Input data:

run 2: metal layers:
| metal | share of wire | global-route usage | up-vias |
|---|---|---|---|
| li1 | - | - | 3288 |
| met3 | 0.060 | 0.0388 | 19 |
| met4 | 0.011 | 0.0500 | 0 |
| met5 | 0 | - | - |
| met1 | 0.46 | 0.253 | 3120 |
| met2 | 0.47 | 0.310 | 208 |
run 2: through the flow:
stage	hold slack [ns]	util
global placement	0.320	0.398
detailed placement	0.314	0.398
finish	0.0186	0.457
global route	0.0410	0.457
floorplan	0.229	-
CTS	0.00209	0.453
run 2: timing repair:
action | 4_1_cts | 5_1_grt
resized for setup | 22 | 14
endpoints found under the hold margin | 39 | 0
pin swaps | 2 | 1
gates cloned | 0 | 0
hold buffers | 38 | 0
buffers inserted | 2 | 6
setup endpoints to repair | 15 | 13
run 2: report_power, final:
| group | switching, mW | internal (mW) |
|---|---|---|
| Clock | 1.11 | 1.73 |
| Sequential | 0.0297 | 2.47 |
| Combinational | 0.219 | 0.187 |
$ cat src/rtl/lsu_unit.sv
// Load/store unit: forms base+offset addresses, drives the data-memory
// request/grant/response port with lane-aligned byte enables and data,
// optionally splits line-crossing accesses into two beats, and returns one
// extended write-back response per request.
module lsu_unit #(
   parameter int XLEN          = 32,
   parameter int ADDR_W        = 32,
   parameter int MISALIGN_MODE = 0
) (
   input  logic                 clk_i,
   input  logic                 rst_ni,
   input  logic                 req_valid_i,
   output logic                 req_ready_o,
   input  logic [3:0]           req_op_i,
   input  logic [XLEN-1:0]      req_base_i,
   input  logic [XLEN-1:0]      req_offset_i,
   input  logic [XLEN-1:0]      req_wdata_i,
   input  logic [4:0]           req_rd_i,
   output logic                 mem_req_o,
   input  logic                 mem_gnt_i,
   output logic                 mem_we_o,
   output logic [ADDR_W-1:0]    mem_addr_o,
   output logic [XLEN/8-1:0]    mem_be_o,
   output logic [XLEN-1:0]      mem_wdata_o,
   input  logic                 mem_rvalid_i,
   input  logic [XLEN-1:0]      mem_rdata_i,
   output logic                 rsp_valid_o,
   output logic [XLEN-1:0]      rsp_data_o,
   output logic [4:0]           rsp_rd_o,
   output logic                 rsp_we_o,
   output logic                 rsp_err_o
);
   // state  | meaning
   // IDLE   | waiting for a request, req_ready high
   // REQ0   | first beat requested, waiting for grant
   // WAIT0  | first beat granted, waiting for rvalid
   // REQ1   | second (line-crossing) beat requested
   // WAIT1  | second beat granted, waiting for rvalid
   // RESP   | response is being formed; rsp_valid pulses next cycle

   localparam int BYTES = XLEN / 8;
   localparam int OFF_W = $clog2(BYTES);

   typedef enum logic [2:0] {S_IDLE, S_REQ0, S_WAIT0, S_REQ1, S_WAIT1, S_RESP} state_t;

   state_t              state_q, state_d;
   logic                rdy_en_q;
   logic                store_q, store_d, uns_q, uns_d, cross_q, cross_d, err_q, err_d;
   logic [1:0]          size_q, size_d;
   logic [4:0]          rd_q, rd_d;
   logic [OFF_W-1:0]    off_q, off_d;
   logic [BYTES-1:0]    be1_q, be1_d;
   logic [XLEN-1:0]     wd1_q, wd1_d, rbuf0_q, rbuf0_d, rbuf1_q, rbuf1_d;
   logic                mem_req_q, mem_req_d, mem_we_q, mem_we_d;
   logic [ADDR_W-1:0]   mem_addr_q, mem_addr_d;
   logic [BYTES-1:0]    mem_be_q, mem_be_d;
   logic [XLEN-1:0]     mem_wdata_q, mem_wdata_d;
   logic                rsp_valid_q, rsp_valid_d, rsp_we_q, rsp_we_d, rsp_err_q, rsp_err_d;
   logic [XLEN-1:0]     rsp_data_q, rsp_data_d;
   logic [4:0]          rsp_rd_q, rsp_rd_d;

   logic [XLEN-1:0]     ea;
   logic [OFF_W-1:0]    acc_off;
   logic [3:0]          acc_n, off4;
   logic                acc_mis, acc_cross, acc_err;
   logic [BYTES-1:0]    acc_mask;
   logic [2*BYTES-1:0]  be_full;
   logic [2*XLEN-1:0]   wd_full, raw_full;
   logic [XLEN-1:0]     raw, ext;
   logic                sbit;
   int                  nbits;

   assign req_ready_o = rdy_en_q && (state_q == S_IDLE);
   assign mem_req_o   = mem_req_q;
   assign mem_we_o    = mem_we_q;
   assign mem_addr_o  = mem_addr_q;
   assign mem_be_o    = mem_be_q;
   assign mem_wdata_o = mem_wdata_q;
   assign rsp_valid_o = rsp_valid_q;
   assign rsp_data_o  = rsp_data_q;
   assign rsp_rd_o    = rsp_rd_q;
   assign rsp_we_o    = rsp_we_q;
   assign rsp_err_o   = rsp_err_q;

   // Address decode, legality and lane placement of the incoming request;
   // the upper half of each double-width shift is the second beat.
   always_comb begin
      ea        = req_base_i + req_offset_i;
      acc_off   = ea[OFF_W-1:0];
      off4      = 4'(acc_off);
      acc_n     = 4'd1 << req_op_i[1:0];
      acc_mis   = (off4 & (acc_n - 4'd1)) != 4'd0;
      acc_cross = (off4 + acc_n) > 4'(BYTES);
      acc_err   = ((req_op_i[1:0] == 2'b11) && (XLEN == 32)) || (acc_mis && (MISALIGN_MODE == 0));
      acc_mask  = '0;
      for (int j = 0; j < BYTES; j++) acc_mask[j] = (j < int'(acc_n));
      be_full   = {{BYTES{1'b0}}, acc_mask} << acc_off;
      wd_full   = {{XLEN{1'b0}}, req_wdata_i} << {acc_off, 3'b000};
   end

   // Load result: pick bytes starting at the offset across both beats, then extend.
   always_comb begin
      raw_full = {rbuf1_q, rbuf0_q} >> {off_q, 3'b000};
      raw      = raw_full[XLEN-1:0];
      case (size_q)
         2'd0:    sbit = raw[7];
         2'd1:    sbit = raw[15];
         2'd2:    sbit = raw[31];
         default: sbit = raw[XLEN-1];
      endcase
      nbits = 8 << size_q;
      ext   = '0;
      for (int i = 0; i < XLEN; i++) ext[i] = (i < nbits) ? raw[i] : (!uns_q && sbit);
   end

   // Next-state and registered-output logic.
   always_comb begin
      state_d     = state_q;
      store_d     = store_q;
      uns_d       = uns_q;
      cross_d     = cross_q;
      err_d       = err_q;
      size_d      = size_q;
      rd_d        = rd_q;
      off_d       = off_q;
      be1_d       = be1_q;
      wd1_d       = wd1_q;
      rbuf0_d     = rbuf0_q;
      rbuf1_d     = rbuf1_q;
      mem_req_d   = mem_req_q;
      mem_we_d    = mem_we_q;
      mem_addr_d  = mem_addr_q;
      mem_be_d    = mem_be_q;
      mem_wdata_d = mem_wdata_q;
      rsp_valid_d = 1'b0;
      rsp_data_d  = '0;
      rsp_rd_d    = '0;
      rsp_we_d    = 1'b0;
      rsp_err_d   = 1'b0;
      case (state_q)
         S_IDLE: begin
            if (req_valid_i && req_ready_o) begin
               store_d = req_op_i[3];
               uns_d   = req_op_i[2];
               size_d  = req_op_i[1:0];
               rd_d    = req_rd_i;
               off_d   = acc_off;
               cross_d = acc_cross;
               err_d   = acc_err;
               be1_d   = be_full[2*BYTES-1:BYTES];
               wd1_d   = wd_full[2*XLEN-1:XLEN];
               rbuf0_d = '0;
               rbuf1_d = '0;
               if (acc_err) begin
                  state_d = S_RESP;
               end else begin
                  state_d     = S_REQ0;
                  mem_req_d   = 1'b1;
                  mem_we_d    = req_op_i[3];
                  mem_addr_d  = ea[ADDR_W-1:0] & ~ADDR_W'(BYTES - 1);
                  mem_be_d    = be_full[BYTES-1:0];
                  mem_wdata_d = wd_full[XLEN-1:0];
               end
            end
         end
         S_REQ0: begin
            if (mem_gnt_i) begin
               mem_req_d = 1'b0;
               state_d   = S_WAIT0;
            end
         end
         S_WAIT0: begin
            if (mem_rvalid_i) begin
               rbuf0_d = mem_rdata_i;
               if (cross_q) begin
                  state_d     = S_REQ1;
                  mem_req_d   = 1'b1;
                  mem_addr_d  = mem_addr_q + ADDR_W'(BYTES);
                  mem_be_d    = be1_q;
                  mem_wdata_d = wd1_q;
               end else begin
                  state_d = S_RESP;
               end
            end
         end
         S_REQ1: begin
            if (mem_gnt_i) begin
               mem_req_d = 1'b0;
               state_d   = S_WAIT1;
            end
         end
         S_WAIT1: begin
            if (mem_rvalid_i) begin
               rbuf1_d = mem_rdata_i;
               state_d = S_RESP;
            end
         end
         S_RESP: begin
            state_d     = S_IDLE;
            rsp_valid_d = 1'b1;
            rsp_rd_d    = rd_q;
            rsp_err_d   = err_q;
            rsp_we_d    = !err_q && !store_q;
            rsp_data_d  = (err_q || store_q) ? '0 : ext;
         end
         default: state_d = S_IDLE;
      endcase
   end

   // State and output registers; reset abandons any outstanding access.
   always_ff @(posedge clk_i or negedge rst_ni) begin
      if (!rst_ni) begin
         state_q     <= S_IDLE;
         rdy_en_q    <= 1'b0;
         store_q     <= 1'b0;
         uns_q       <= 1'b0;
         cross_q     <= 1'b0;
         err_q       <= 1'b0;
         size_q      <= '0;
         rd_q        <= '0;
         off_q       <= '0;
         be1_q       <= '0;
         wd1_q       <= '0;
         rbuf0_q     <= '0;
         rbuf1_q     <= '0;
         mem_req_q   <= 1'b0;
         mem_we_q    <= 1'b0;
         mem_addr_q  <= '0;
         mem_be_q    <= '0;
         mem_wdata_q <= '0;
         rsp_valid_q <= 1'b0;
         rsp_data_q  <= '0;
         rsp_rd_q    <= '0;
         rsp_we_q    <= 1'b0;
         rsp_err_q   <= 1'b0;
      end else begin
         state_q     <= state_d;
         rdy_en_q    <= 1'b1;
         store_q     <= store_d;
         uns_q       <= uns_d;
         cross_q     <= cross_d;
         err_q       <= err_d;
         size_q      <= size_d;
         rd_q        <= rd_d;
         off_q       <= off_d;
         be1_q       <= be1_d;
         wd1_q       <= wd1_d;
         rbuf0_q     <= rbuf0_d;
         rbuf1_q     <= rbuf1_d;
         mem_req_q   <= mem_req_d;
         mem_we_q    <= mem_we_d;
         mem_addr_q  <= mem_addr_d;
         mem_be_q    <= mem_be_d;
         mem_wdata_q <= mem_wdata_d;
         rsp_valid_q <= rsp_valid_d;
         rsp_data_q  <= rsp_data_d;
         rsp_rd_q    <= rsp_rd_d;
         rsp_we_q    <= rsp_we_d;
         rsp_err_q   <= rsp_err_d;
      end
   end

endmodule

Exercise directions:
Determine the number of lines in the data that include the string "repair". Only that number belongs in the answer.

Your response:
2